ACTION ITEM: Lines holding the word "left" must be located in the listing below and copied.

┄┄┄┄┄┄

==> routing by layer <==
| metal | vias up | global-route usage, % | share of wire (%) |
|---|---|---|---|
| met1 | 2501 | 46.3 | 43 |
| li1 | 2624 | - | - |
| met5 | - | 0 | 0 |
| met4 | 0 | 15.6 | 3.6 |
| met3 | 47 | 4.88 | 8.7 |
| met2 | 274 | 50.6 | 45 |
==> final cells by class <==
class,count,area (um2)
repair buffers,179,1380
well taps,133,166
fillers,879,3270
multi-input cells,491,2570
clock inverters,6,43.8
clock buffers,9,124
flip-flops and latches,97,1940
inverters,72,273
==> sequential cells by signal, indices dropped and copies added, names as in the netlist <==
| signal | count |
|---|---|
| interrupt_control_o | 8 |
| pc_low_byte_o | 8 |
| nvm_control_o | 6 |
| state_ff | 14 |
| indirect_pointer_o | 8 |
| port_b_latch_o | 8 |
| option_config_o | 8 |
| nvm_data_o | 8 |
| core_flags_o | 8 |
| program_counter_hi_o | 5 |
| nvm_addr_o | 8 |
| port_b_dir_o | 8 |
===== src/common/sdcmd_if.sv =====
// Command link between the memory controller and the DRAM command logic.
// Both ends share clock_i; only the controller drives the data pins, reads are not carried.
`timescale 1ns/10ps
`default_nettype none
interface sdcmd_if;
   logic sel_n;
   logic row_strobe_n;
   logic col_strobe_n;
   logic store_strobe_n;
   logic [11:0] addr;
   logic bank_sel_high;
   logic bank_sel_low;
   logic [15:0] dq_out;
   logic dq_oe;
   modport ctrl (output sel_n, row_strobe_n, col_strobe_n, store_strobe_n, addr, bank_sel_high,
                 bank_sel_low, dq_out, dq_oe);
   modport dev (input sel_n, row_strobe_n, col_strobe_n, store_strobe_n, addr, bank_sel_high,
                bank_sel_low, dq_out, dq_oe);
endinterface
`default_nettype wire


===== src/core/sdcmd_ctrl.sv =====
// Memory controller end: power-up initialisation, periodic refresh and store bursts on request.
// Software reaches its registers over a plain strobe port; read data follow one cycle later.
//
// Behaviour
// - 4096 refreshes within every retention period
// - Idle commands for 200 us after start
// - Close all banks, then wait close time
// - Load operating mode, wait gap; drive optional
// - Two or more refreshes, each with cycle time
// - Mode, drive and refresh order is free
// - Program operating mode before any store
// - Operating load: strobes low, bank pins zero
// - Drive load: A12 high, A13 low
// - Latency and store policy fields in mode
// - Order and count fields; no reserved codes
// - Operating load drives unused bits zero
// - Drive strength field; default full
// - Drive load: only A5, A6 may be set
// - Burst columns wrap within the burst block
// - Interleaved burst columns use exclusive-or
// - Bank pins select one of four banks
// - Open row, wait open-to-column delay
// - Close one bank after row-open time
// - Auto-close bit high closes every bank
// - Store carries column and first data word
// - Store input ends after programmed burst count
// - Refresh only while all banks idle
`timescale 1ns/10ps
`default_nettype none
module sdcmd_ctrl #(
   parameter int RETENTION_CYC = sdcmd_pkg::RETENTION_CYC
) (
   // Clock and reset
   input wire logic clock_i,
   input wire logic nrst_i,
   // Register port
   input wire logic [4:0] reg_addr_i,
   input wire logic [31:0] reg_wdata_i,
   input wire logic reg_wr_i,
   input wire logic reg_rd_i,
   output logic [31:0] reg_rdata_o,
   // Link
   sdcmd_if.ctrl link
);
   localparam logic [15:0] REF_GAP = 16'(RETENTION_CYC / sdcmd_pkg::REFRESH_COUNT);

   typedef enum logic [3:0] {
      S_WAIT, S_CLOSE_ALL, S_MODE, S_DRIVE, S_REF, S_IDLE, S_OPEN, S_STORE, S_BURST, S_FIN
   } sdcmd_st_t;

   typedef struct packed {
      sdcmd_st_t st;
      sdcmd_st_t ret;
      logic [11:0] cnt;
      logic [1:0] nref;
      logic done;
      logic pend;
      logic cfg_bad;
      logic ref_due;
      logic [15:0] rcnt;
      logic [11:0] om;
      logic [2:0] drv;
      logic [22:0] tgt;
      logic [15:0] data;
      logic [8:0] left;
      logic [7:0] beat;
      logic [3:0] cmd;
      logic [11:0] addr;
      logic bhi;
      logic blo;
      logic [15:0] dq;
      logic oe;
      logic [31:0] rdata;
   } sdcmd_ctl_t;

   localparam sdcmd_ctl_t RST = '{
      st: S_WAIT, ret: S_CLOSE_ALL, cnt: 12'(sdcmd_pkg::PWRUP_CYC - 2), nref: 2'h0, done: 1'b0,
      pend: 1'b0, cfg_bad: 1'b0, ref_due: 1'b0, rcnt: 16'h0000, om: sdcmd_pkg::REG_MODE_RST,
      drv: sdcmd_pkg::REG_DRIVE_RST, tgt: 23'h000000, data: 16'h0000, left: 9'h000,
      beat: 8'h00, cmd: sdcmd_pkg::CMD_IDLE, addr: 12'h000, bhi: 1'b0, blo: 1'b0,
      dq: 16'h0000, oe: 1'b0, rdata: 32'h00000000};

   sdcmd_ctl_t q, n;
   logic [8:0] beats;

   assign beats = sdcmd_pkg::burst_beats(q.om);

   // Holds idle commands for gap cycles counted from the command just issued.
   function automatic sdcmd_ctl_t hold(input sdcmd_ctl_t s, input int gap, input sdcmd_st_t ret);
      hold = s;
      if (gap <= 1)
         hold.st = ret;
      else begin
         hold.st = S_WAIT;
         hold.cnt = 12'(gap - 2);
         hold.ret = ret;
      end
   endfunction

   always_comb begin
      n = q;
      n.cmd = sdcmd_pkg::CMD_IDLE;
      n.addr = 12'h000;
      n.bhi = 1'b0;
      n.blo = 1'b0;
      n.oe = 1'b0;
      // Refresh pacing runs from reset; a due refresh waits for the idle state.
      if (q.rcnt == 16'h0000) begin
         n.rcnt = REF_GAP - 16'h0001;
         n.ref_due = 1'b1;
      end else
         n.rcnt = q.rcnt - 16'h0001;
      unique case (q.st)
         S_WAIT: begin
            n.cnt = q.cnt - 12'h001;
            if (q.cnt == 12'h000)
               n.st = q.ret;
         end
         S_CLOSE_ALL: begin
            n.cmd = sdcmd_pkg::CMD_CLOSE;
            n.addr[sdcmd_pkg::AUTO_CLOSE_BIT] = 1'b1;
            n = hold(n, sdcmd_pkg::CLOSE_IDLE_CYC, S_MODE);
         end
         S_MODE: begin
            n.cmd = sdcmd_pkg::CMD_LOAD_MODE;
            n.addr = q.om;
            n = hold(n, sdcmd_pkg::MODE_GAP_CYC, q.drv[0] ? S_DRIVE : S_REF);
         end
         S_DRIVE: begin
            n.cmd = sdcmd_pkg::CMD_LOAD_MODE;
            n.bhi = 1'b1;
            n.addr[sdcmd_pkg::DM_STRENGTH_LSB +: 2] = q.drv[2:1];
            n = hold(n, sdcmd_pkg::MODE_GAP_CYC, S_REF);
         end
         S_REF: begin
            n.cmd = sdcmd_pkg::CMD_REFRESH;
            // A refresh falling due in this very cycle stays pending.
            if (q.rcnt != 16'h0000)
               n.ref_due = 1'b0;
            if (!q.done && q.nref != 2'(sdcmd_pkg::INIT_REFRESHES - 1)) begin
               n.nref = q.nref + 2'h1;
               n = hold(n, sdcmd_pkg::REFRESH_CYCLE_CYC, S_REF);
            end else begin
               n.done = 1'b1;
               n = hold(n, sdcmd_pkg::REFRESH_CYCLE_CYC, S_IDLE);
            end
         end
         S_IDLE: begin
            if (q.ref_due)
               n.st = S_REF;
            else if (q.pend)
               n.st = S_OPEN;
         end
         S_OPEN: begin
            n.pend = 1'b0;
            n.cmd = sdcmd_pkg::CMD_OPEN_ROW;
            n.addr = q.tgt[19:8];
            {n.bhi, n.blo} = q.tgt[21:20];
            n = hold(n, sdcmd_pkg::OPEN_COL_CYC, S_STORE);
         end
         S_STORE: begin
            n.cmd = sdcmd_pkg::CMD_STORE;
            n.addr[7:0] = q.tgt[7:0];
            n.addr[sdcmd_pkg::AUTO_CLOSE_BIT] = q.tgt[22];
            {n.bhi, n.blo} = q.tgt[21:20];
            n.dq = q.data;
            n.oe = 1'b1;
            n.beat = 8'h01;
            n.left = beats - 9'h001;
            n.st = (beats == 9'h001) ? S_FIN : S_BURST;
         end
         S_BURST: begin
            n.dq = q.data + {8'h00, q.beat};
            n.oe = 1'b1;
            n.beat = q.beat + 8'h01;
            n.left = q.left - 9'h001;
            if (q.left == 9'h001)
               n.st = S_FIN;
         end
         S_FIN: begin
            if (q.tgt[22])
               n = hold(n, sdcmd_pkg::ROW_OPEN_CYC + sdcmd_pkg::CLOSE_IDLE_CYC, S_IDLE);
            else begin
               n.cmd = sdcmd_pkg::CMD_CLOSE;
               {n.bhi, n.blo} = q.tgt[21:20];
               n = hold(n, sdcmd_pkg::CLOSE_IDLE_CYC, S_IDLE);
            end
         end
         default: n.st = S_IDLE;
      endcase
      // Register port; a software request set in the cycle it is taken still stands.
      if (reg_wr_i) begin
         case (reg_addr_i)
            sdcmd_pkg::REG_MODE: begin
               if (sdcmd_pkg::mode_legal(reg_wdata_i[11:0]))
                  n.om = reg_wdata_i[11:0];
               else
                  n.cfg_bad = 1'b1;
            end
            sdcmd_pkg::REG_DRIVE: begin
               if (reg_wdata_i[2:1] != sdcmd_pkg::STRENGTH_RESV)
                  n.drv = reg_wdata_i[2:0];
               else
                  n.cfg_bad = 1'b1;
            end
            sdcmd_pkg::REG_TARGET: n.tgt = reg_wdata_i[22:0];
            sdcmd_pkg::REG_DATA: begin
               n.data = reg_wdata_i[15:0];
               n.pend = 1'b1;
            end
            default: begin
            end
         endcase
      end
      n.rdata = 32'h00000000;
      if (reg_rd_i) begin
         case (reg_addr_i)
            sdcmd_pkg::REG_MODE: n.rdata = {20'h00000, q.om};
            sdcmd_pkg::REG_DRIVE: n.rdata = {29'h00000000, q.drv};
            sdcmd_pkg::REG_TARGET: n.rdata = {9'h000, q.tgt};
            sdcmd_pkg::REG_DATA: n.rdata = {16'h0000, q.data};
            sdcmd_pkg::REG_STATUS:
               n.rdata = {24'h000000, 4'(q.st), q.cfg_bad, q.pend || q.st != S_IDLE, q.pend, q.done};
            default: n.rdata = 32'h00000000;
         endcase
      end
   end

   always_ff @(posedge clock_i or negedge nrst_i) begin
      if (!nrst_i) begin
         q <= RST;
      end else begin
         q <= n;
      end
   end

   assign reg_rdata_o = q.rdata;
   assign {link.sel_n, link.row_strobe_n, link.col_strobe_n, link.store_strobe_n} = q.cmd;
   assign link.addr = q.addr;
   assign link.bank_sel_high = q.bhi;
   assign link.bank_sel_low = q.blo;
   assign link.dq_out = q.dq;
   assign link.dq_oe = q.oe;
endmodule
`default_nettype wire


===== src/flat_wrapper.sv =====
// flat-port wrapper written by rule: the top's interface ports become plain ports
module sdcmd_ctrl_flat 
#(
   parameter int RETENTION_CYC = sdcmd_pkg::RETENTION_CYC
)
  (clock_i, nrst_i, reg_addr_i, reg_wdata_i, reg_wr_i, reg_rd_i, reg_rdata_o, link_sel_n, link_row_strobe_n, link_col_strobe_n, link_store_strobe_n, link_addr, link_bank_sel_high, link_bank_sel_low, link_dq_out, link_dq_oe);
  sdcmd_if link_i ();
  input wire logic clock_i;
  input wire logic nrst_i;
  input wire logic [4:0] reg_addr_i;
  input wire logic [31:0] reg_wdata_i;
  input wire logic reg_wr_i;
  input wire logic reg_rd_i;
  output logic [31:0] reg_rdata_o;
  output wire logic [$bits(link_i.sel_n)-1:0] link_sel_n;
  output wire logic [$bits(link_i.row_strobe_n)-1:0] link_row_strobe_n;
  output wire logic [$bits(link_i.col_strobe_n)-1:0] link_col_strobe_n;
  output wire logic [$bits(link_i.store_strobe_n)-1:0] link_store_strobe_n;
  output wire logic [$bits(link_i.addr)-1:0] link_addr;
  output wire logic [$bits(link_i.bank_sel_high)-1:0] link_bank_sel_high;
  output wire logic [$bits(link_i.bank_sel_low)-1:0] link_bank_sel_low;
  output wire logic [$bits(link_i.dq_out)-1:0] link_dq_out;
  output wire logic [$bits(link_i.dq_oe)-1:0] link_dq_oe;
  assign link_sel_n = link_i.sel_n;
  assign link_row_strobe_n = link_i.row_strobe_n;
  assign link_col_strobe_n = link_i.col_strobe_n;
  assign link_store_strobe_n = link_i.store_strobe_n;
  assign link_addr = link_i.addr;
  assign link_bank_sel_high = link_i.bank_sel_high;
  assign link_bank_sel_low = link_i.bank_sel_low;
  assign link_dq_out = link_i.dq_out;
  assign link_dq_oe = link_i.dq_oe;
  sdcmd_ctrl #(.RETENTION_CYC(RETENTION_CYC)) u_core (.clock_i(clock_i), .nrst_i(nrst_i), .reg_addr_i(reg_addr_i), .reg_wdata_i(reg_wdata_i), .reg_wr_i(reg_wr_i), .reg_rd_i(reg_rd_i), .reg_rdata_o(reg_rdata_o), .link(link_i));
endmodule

┄┄┄┄┄┄

EXERCISE SOLUTION:
      logic [8:0] left;
      drv: sdcmd_pkg::REG_DRIVE_RST, tgt: 23'h000000, data: 16'h0000, left: 9'h000,
            n.left = beats - 9'h001;
            n.left = q.left - 9'h001;
            if (q.left == 9'h001)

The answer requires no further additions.